Ibrahim Ayorinde ’23 is Princeton’s indoor and outdoor 200-meter record holder, but he’ll have to run twice as far to make the Canadian national team for this summer’s Olympic Games in Paris.

Ayorinde never competed in the 400 meters at Princeton, except for running the occasional leg in the 4x400 relay, and yet the event is his best chance at earning a ticket to France.  

“I was always a strong sprinter, but I wasn’t really open to running the 400 at the time,” said Ayorinde, who was a member of the team that set Princeton’s outdoor 4x100 meter relay record at the NCAA East Regional in 2022. “But going through this year with the Olympic opportunity I figured I’d give it a shot.”

Team Canada already has well established 100- and 200-meter runners, and its 4x100 relay looks set. Running the 400 gives Ayorinde a chance to qualify individually or be selected for Canada’s 4x400 men’s or mixed relays.

Ayorinde got a boost to his chances when he was invited to represent Canada at the World Indoor Championships in Glasgow, Scotland, in March. Ayorinde finished fifth in his 400 heat in 48.05 seconds. It was only his fourth time racing the distance.

“I’m excited for that,” he told PAW before the trip. “I’ll be able to run on the senior team and be able to gain that experience so hopefully if I go to the Olympics, it won’t be my first time running on that stage.”
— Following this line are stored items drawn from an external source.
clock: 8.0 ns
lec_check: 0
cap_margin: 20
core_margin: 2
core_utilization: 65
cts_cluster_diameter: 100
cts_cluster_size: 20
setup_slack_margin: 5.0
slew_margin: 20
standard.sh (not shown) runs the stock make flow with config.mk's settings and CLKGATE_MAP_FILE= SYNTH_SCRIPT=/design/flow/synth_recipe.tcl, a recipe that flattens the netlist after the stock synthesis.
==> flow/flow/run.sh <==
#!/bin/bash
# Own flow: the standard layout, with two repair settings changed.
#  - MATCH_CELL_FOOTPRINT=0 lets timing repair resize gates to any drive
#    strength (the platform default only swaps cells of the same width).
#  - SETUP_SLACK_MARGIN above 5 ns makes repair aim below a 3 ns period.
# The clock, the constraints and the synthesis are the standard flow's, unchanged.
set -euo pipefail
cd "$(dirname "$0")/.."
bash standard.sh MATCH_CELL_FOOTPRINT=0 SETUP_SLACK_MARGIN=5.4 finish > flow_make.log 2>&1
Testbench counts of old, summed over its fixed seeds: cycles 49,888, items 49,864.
This is an optimization exercise on Yosys and OpenROAD, whose aim is small area, a short achievable clock period and few clock cycles per item, not a production implementation. Function was checked by simulation only, so behaviour that the tests miss may differ from the original.

==> design/flow/design.v <==
module rot_perm_cbc (
    input  wire        clk,
    input  wire        rst_n,
    input  wire        sel,
    input  wire        we,
    input  wire [5:0]  addr,
    input  wire [31:0] wdata,
    output reg  [31:0] rdata,
    output wire        irq
);
    localparam [3:0] OP_NOP        = 4'd0;
    localparam [3:0] OP_START_ENC  = 4'd1;
    localparam [3:0] OP_START_DEC  = 4'd2;
    localparam [3:0] OP_ENC_BLOCK  = 4'd3;
    localparam [3:0] OP_ENC_FINAL  = 4'd4;
    localparam [3:0] OP_DEC_BLOCK  = 4'd5;
    localparam [3:0] OP_DEC_FINAL  = 4'd6;
    localparam [3:0] OP_RAW_ENC    = 4'd7;
    localparam [3:0] OP_RAW_DEC    = 4'd8;
    localparam [3:0] OP_LOAD_CHAIN = 4'd9;
    localparam [3:0] OP_ABORT      = 4'd10;
    localparam [3:0] E_ILLEGAL   = 4'd1;
    localparam [3:0] E_BUSY      = 4'd2;
    localparam [3:0] E_SEQ       = 4'd3;
    localparam [3:0] E_LOCKED    = 4'd4;
    localparam [3:0] E_LEN       = 4'd5;
    localparam [3:0] E_PAD_RANGE = 4'd6;
    localparam [3:0] E_BAD_PAD   = 4'd7;
    localparam [1:0] ST_IDLE = 2'd0;
    localparam [1:0] ST_ENC  = 2'd1;
    localparam [1:0] ST_DEC  = 2'd2;
    localparam [1:0] PI_NONE  = 2'd0;    
    localparam [1:0] PI_ENC   = 2'd1;    
    localparam [1:0] PI_UNPAD = 2'd2;    
    localparam [1:0] PI_SKIP  = 2'd3;    
    reg         alpha_sel;
    reg  [31:0] key;
    reg  [1:0]  irqen;
    reg         busy;
    reg  [1:0]  state;
    reg         done;
    reg  [3:0]  err;
    reg  [27:0] msglen;       
    reg  [1:0]  pi_mode;
    reg  [7:0]  pbyte;
    reg  [4:0]  pcnt;
    reg  [127:0] iv;
    reg  [127:0] din;
    reg  [127:0] dout;
    reg  [127:0] chain;
    reg  [127:0] head;        
    reg  [3:0]  pend_op;
    reg  [3:0]  pend_n;
    wire wr = sel & we;
    localparam [5:0] A_CAP = 6'h00, A_CTRL = 6'h01, A_STATUS = 6'h02, A_IRQEN = 6'h03,
                     A_CMD = 6'h04, A_KEY = 6'h05, A_MSGLEN = 6'h06, A_OUTLEN = 6'h07,
                     A_PADINFO = 6'h08;
    wire is_iv  = (addr[5:2] == 4'h3);
    wire is_din = (addr[5:2] == 4'h4);
    wire [3:0] cmd_op = wdata[3:0];
    wire [3:0] cmd_n  = wdata[7:4];
    wire ml_zero = (msglen == 28'd0);
    wire ml_16   = (msglen == 28'd1);
    wire ml_max  = (msglen == 28'hFFFFFFF);
    wire pad_range = alpha_sel && ((ml_zero && cmd_n <= 4'd8) || (ml_16 && cmd_n == 4'd0));
    reg [3:0] cmd_err;
    always @(*) begin
        cmd_err = 4'd0;
        if (busy)
            cmd_err = E_BUSY;
        else if (cmd_op >= 4'd11)
            cmd_err = E_ILLEGAL;
        else if ((cmd_op == OP_START_ENC || cmd_op == OP_START_DEC) && state != ST_IDLE)
            cmd_err = E_SEQ;
        else if ((cmd_op == OP_ENC_BLOCK || cmd_op == OP_ENC_FINAL) && state != ST_ENC)
            cmd_err = E_SEQ;
        else if ((cmd_op == OP_DEC_BLOCK || cmd_op == OP_DEC_FINAL) && state != ST_DEC)
            cmd_err = E_SEQ;
        else if ((cmd_op >= OP_ENC_BLOCK && cmd_op <= OP_DEC_FINAL) && ml_max)
            cmd_err = E_LEN;
        else if (cmd_op == OP_ENC_FINAL && pad_range)
            cmd_err = E_PAD_RANGE;
    end
    reg [3:0] bus_err;
    always @(*) begin
        bus_err = 4'd0;
        if (wr) begin
            if (addr == A_CMD) begin
                if (cmd_op != OP_NOP)
                    bus_err = cmd_err;
            end else if (addr == A_CTRL || addr == A_KEY) begin
                if (busy)
                    bus_err = E_BUSY;
                else if (state != ST_IDLE)
                    bus_err = E_LOCKED;
            end else if (is_iv || is_din) begin
                if (busy)
                    bus_err = E_BUSY;
            end
        end
    end
    wire issue  = wr && addr == A_CMD && cmd_op != OP_NOP && cmd_err == 4'd0;
    wire cfg_ok = !busy && state == ST_IDLE;
    wire [3:0] cur_op = busy ? pend_op : cmd_op;
    wire [3:0] cur_n  = busy ? pend_n  : cmd_n;
    wire op_dp    = (cur_op >= OP_ENC_BLOCK) && (cur_op <= OP_RAW_DEC);
    wire op_dec   = (cur_op == OP_DEC_BLOCK) || (cur_op == OP_DEC_FINAL) || (cur_op == OP_RAW_DEC);
    wire op_xin   = (cur_op == OP_ENC_BLOCK) || (cur_op == OP_ENC_FINAL);
    wire op_final = (cur_op == OP_ENC_FINAL);
    wire op_xout  = (cur_op == OP_DEC_BLOCK) || (cur_op == OP_DEC_FINAL);
    wire [6:0] kp;
    kmod94 u_kmod (.key(key), .kp(kp));
    wire [6:0] kp_enc = (kp >= 7'd69) ? (kp - 7'd69) : (kp + 7'd25);     
    wire [6:0] kp_dec = (kp <= 7'd25) ? (7'd25 - kp) : (7'd119 - kp);    
    wire [7:0] k_enc  = alpha_sel ? {1'b0, kp_enc} : key[7:0];
    wire [7:0] k_dec  = alpha_sel ? {1'b0, kp_dec} : (8'd0 - key[7:0]);
    wire [7:0] lane_k = op_dec ? k_dec : k_enc;
    wire [3:0] amt  = op_dec ? (4'd0 - key[3:0]) : key[3:0];
    wire       half = amt[3] ^ busy;         
    wire [4:0] pad_cnt = 5'd16 - {1'b0, cur_n};
    reg  [7:0] pb_head, pb_din;
    integer pj;
    always @(*) begin
        pb_head = 8'd0;
        pb_din  = 8'd0;
        for (pj = 1; pj <= 16; pj = pj + 1)
            if (pad_cnt == pj) pb_head = head[8*(pj-1) +: 8];
        for (pj = 1; pj < 16; pj = pj + 1)
            if (pad_cnt == pj) pb_din = din[8*pj +: 8];
    end
    wire [7:0] pad_byte = !alpha_sel ? {3'd0, pad_cnt} : (ml_zero ? pb_din : pb_head);
    wire [63:0] din_h   = half ? din[127:64]   : din[63:0];
    wire [63:0] chain_h = half ? chain[127:64] : chain[63:0];
    reg  [63:0] lx;
    integer li;
    always @(*) begin
        for (li = 0; li < 8; li = li + 1)
            lx[8*li +: 8] = ((op_final && ({half, li[2:0]} >= cur_n)) ? pad_byte : din_h[8*li +: 8])
                            ^ (op_xin ? chain_h[8*li +: 8] : 8'd0);
    end
    wire [63:0] ly;
    genvar gl;
    generate
        for (gl = 0; gl < 8; gl = gl + 1) begin : g_lane
            lane u_lane (.x(lx[8*gl +: 8]), .asel(alpha_sel), .k(lane_k), .y(ly[8*gl +: 8]));
        end
    endgenerate
    wire [127:0] z = {ly, dout[63:0]};
    reg  [127:0] res;
    integer sj;
    reg [3:0] src;
    always @(*) begin
        for (sj = 0; sj < 16; sj = sj + 1) begin
            src = sj[3:0] + {1'b0, amt[2:0]};
            res[8*sj +: 8] = z[8*src +: 8];
        end
    end
    wire [127:0] dout_new = res ^ (op_xout ? chain : 128'd0);
    wire [27:0] ml_inc    = msglen + 28'd1;      
    wire [7:0]  last_byte = dout_new[127:120];
    wire        bad_pad   = (ml_inc[27:4] == 24'd0) && (last_byte > {ml_inc[3:0], 4'd0});
    wire cpl_bad_pad = busy && pend_op == OP_DEC_FINAL && !alpha_sel && bad_pad;
    wire errclr  = wr && addr == A_STATUS && wdata[8];
    wire [3:0] err_after_bus = errclr ? 4'd0 :
                               (bus_err != 4'd0 && err == 4'd0) ? bus_err : err;
    wire [3:0] err_next = (cpl_bad_pad && err_after_bus == 4'd0) ? E_BAD_PAD : err_after_bus;
    always @(posedge clk or negedge rst_n) begin
        if (!rst_n) begin
            alpha_sel <= 1'b0;
            key       <= 32'd0;
            irqen     <= 2'd0;
            busy      <= 1'b0;
            state     <= ST_IDLE;
            done      <= 1'b0;
            err       <= 4'd0;
            msglen    <= 28'd0;
            pi_mode   <= PI_NONE;
            iv        <= 128'd0;
            din       <= 128'd0;
            dout      <= 128'd0;
            chain     <= 128'd0;
        end else begin
            err <= err_next;
            if (wr) begin
                case (addr)
                    A_CTRL:   if (cfg_ok) alpha_sel <= wdata[0];
                    A_KEY:    if (cfg_ok) key <= wdata;
                    A_IRQEN:  irqen <= wdata[1:0];
                    A_STATUS: if (wdata[3]) done <= 1'b0;
                    default: ;
                endcase
                if (is_iv && !busy)
                    iv[32*addr[1:0] +: 32] <= wdata;
                if (is_din && !busy)
                    din[32*addr[1:0] +: 32] <= wdata;
            end
            if (issue) begin
                busy <= 1'b1;
                if (op_dp)
                    dout[63:0] <= ly;        
            end
            if (busy) begin
                busy <= 1'b0;
                done <= 1'b1;
                case (pend_op)
                    OP_START_ENC, OP_START_DEC: begin
                        chain   <= iv;
                        msglen  <= 28'd0;
                        pi_mode <= PI_NONE;
                        state   <= (pend_op == OP_START_ENC) ? ST_ENC : ST_DEC;
                    end
                    OP_ENC_BLOCK: begin
                        dout   <= dout_new;
                        chain  <= dout_new;
                        msglen <= ml_inc;
                    end
                    OP_ENC_FINAL: begin
                        dout    <= dout_new;
                        chain   <= dout_new;
                        msglen  <= ml_inc;
                        pi_mode <= PI_ENC;
                        state   <= ST_IDLE;
                    end
                    OP_DEC_BLOCK: begin
                        dout   <= dout_new;
                        chain  <= din;
                        msglen <= ml_inc;
                    end
                    OP_DEC_FINAL: begin
                        dout    <= dout_new;
                        chain   <= din;
                        msglen  <= ml_inc;
                        state   <= ST_IDLE;
                        pi_mode <= alpha_sel ? PI_SKIP : PI_UNPAD;
                    end
                    OP_RAW_ENC, OP_RAW_DEC: dout <= dout_new;
                    OP_LOAD_CHAIN: chain <= iv;
                    OP_ABORT:      state <= ST_IDLE;
                    default: ;
                endcase
            end
        end
    end
    always @(posedge clk) begin
        if (issue) begin
            pend_op <= cmd_op;
            pend_n  <= cmd_n;
        end
        if (busy && pend_op == OP_ENC_BLOCK) begin
            if (ml_zero)
                head[119:0] <= din[127:8];
            if (ml_16)
                head[127:120] <= din[7:0];
        end
        if (busy && pend_op == OP_ENC_FINAL) begin
            pbyte <= pad_byte;
            pcnt  <= pad_cnt;
        end
        if (busy && pend_op == OP_DEC_FINAL && !alpha_sel)
            pbyte <= last_byte;
    end
    wire [31:0] msglen_b = {msglen, 4'd0};
    wire [32:0] unpad    = {1'b0, msglen_b} - {25'd0, pbyte};
    wire [31:0] outlen   = (pi_mode == PI_UNPAD) ? (unpad[32] ? 32'd0 : unpad[31:0]) :
                           pi_mode[0] ? msglen_b : 32'd0;
    wire [7:0]  pi_cnt   = (pi_mode == PI_ENC) ? {3'd0, pcnt} : (pi_mode == PI_UNPAD) ? pbyte : 8'd0;
    wire [7:0]  pi_byte  = (pi_mode == PI_ENC || pi_mode == PI_UNPAD) ? pbyte : 8'd0;
    wire [31:0] padinfo  = {15'd0, pi_mode == PI_SKIP, pi_byte, pi_cnt};
    always @(*) begin
        case (addr)
            A_CAP:     rdata = 32'h00005E10;
            A_CTRL:    rdata = {31'd0, alpha_sel};
            A_STATUS:  rdata = {24'd0, err, done, state, busy};
            A_IRQEN:   rdata = {30'd0, irqen};
            A_KEY:     rdata = key;
            A_MSGLEN:  rdata = msglen_b;
            A_OUTLEN:  rdata = outlen;
            A_PADINFO: rdata = padinfo;
            6'h0C, 6'h0D, 6'h0E, 6'h0F: rdata = iv[32*addr[1:0] +: 32];
            6'h10, 6'h11, 6'h12, 6'h13: rdata = din[32*addr[1:0] +: 32];
            6'h14, 6'h15, 6'h16, 6'h17: rdata = dout[32*addr[1:0] +: 32];
            6'h18, 6'h19, 6'h1A, 6'h1B: rdata = chain[32*addr[1:0] +: 32];
            default:   rdata = 32'd0;
        endcase
    end
    assign irq = (irqen[0] & done) | (irqen[1] & (err != 4'd0));
endmodule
Ayorinde has been playing catch-up to get up to speed in his new event. After running the 200 at the 2023 NCAA East Regional and then graduating, a stress reaction in his back forced him to sit out for three months before resuming training in September. Still focusing on core rehab daily, Ayorinde travels an hour from his Oakville, Ontario, home to train in north Toronto with Canada sprints coach Charles Allen.

“I kind of enjoy how he approaches it,” Ayorinde said. “He takes the perspective of ‘I’m still a sprinter,’ so I’ll have a couple more sets here and there, but he makes sure I don’t lose my speed, which I think is the biggest asset for me in the 400.”
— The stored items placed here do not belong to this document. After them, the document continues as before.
This design comes from an exercise in tuning for small area on the open sky130 flow, not from production work.
RTL that was checked went through simulation tests only; none was proved equivalent to the original.
Power figures rest on the tool's default switching activity, not on a simulated workload.

v10:
// ulpdac_rb
module ulpdac_rb (
    input  wire        clk,
    input  wire        rst,
    input  wire        h_valid,
    input  wire [2:0]  h_op,
    input  wire [15:0] h_addr,
    input  wire [31:0] h_wdata,
    output reg         h_rvalid,
    output reg  [31:0] h_rdata,
    output reg         im_re,
    output reg  [10:0] im_addr,
    input  wire [31:0] im_rdata,
    output reg         hm_re,
    output reg         hm_we,
    output reg  [10:0] hm_addr,
    output reg  [31:0] hm_wdata,
    input  wire [31:0] hm_rdata,
    output reg  [7:0]  dac_out,
    output reg         dac_strobe
);
    reg  [15:0] x0, x1, x2, x3;
    reg  [15:0] pc;
    reg         run;
    reg  [2:0]  cause;
    reg  [16:0] cnt;           
    reg         ldm;           
    reg  [1:0]  ldrd;          
    reg  [7:0]  hcell;          
    reg         stp;           
    reg  [6:0]  wcur;
    reg         herr;
    reg  [7:0]  rsp_lo;
    reg         rsp_mem, rsp_hi, rsp_len;
    function [15:0] add16;
        input [15:0] a, b;
        reg c;
        integer i;
        begin
            c = 1'b0;
            for (i = 0; i < 16; i = i + 1) begin
                add16[i] = a[i] ^ b[i] ^ c;
  ...
Size: about 140 flip-flops, about 0.0099 mm2 of cells after synthesis.
Settings: LEC_CHECK=0, CAP_MARGIN=20, CORE_MARGIN=2, CORE_UTILIZATION=40, GPL_TIMING_DRIVEN=0, PLACE_DENSITY=0.6, SLEW_MARGIN=20; clock period 12.0 ns.
standard.sh (not shown) runs the stock make flow with config.mk's settings and CLKGATE_MAP_FILE= SYNTH_SCRIPT=/design/flow/synth_recipe.tcl, a recipe that flattens the netlist after the stock synthesis.
==> flow/flow/run.sh <==
#!/bin/bash
# The standard layout (standard.sh), with these changes:
#  - synthesis maps the logic with an area-oriented ABC script (flow/abc_area.script)
#    instead of ORFS's speed script, and leaves adders to ABC (no ADDER_MAP_FILE);
#    everything else in synthesis is the standard flow's own (synth_recipe.tcl, ORFS synth.tcl);
#  - no pass-through buffers in synthesis (the port buffers take their place);
#  - the port buffers that global placement inserts are sky130_fd_sc_hd__buf_1;
#  - CTS without dummy loads, with the clock buffers listed below.
# Each tool's output is in orfs/logs/; make's output in standard.log.
set -euo pipefail
HERE=$(pwd)
awk -v a="$HERE/flow/abc_area.script" '{print} /source .*synth_preamble.tcl/ {print "set abc_args [lreplace $abc_args 1 1 " a "]"}' \
    "$FLOW_HOME/scripts/synth.tcl" > my_synth.tcl
sed "s|source \$::env(SCRIPTS_DIR)/synth.tcl|source $HERE/my_synth.tcl|" synth_recipe.tcl > my_synth_recipe.tcl
grep -q "my_synth.tcl" my_synth_recipe.tcl
sed -e "s|SYNTH_SCRIPT=[^ ]*|SYNTH_SCRIPT=$HERE/my_synth_recipe.tcl ADDER_MAP_FILE= SYNTH_INSBUF=0|" standard.sh > my_standard.sh
grep -q "my_synth_recipe.tcl ADDER_MAP_FILE= " my_standard.sh
export BUFFER_PORTS_ARGS="-buffer_cell sky130_fd_sc_hd__buf_1"
export CTS_ARGS="-sink_clustering_enable -repair_clock_nets -dont_use_dummy_load -buf_list sky130_fd_sc_hd__clkbuf_8"
bash my_standard.sh > standard.log 2>&1
==> flow/flow/abc_area.script <==
strash
dch -f
amap
strash
dch -f
amap
topo
Inputs modified between v10 and v7:
--- a/flow/design.v
+++ b/flow/design.v
@@ -104,16 +104,15 @@
                 2'd1: xsel = b;
                 2'd2: xsel = c;
                 default: xsel = d;
             endcase
         end
     endfunction
     wire [1:0]  pidx = stp ? w[23:22] : ((w[31] & w[28]) ? w[27:26] : w[21:20]);
-    wire        vz   = ldm | (~w[31] & w[30] & w[28] & (w[29] | (w[27:24] == 4'd0)));
-    wire [15:0] vs   = vz ? 16'd0 : xsel(pidx, x0, x1, x2, x3);
+    wire [15:0] vs   = xsel(pidx, x0, x1, x2, x3);
     wire h0 = |x0[15:8], h1 = |x1[15:8], h2 = |x2[15:8], h3 = |x3[15:8];
     wire g16_0 = h0 | (|x0[7:4]);
     wire g16_1 = h1 | (|x1[7:4]);
     wire g16_2 = h2 | (|x2[7:4]);
     wire g16_3 = h3 | (|x3[7:4]);
     wire g200_0 = h0 | (x0[7] & x0[6] & (|x0[5:3]));
     wire g200_1 = h1 | (x1[7] & x1[6] & (|x1[5:3]));
@@ -148,16 +147,17 @@
         for (k = 0; k < 16; k = k + 1) begin
             sh_in[k]  = left ? vs[15-k] : vs[k];
             sh_out[k] = left ? sh_r[15-k] : sh_r[k];
         end
     end
     reg [15:0] wres;
     always @(*) begin
-        if (ldm | is_movi | is_addi) wres = sum;
+        if (ldm | is_movi)         wres = w[15:0];
         else if (is_ld)            wres = {8'd0, hcell};
+        else if (is_addi)          wres = sum;
         else if (is_andi)          wres = vs & w[15:0];
         else if (sh_z)             wres = 16'd0;
         else                       wres = sh_out;
     end
     wire fetch_bad = ge16(pc, 16'd677);
     reg       fault;
     reg [2:0] fcause;
@@ -178,15 +178,16 @@
                 is_alu ? c5 : c3;
     wire bge = ge16(vs, {4'd0, w[11:0]});
     wire [16:0] pc_inc17 = inc17({7'd0, pc[9:0]});
     wire [9:0] pc_inc = pc_inc17[9:0];
     reg [15:0] pc_next;
     always @(*) begin
         if (ldm)                   pc_next = {6'd0, pc_inc};
-        else if (is_jmp | is_jmpr) pc_next = sum;
+        else if (is_jmp)           pc_next = {5'd0, w[10:0]};
+        else if (is_jmpr)          pc_next = vs;
         else if (is_bgei & bge)    pc_next = {5'd0, w[22:12]};
         else                       pc_next = {6'd0, pc_inc};
     end
     wire ahz      = ~|h_addr[15:3];
     wire h_rreg   = h_valid && h_op == 3'd0;
     wire h_wreg   = h_valid && h_op == 3'd1;
     wire h_rmem   = h_valid && h_op == 3'd2;
@@ -307,16 +308,14 @@
                 pc <= pc_next;
                 if (!ldm && is_wout)
                     dac_out <= w[7:0];
             end
         end
     end
     always @(posedge clk) begin
-        if (c0)
-            ldm  <= 1'b0;
         if (c1) begin
             ldm  <= is_ld && !ea_cur;
             ldrd <= w[23:22];
         end
     end
     wire xwe = do_end && (ldm || is_alu || is_ld);
     always @(posedge clk) begin
[summary]
Measured against v10, the detailed-route wire length of v7 comes out at 1.05 times the reference value.
Looking at total number of nets in the final design across v10 and v7, the one that comes out higher is v7.
v7 does better than v10 on static leakage.
Per the comparison of v7 with v10, sum of internal, switching and leakage power saw a decrease, total via count in the routed design saw an increase.
On v7: pin slew with the least headroom to its limit is 20 ps higher than what v10 gave.
Most common cell after layout, fill and taps aside: buf_1 -> v7, nor2_1 -> v10
Taking v10 as 1.0, v7 lands at 1.2 on cell depth of the worst flop-to-flop path.
Clock-pin slew of the registers on the worst-case setup and hold paths was higher in the run labelled v10.
v7 — global-route usage 1.6 points higher, v10 as reference
The global-route met2 utilization of v7 is higher than that of v10.
Max final design utilization across v10 and v7: v7
Taking v10 as the reference, in v7 total grt overflow stayed essentially flat, minimum setup slack among reg-to-reg paths grew by 1210 ps.
Only the layout flow was run in v7; the RTL was not checked for function there.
Ayorinde committed to Princeton before he even visited campus, in part because former head coach Fred Samara emailed him back quickly, confident in his potential. After an injury and the COVID-19 pandemic cost him his first two years, Ayorinde rewarded Samara’s faith and sprints coach Robert Abdullah’s workout plan with school records of 10.22 seconds in the 100 and 20.51 in the 200 at the 2022 Virginia Challenge.

“I don’t know if I would have gotten this fast if I had gone to any other school just because I feel like the way Coach Abdullah does stuff, he really focuses on development,” Ayorinde said. “He helped me. When I came in, I wasn’t that fast of a sprinter.”

Abdullah convinced a motivated group of sprinters that they had the ability to run as fast as anyone in the NCAAs. Ayorinde responded to that message and the in-team competition from the likes of Daniel Duncan ’25, Simang’aliso Ndhlovu ’23, Greg Sholars ’23, and Kaden Reynolds ’26 as much as meets.

“We all pushed each other at practice,” he said. “It made it easy to be good because everyone wanted to be good.”

Ayorinde’s Olympic dream seemed a bit far-fetched, based on his times, until his breakout junior year, though he had represented Canada before internationally in one meet at the under-18 level. He will compete for a spot on the senior team at the Canadian Track and Field Championships in Montreal from June 27-30, barely six months after running 46.74 in his first open 400 at the Bob Pollock Invitational on Jan. 26.

Ayorinde has poured his energy into his first — and maybe only — chance at the Olympics. “Ninety-five percent of me says 2028 is a little too far. I’m in a position now where I could possibly do it,” he said. Honored as Princeton’s PNC Student-Athlete Achiever last spring, he put a consulting job with McKinsey & Co. on hold for a year to be able to focus entirely on training.